_Stored data entries_:
=== Begin Enclosure ===

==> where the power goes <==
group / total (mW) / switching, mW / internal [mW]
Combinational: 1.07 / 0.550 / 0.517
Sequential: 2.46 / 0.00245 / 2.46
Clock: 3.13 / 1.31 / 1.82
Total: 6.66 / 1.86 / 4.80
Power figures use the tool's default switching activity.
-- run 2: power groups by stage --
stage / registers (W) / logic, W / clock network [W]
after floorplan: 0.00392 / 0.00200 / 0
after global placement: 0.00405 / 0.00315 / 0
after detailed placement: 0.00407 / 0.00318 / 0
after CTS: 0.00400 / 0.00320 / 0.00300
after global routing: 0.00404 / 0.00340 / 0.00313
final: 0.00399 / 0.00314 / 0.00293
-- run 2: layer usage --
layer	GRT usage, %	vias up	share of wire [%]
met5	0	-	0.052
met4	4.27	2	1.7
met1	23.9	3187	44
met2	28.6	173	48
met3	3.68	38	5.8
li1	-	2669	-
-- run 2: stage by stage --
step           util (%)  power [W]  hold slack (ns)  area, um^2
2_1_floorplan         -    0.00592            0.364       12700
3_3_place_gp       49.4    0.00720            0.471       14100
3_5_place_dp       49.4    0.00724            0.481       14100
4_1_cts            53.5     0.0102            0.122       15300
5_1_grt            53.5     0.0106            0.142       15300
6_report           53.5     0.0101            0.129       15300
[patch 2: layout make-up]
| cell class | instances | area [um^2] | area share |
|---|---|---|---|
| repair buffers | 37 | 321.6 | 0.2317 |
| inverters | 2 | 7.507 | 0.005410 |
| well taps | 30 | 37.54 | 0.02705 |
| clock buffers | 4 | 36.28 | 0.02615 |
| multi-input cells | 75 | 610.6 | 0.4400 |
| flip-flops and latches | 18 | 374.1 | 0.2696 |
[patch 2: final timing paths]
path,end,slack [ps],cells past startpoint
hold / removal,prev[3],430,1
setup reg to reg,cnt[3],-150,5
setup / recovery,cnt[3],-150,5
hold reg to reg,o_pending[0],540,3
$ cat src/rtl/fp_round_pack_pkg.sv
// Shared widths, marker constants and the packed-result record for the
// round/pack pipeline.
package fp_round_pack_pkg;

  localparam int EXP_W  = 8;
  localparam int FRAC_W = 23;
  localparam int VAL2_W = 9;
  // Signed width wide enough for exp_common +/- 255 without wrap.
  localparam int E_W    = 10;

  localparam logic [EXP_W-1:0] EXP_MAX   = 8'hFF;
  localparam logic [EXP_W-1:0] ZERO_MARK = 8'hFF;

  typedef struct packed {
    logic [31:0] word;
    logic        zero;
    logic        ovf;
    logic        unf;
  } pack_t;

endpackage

=== End Enclosure ===

_Brief_:
Copy each line of the records containing the string "slack".

_Task result_:
step           util (%)  power [W]  hold slack (ns)  area, um^2
path,end,slack [ps],cells past startpoint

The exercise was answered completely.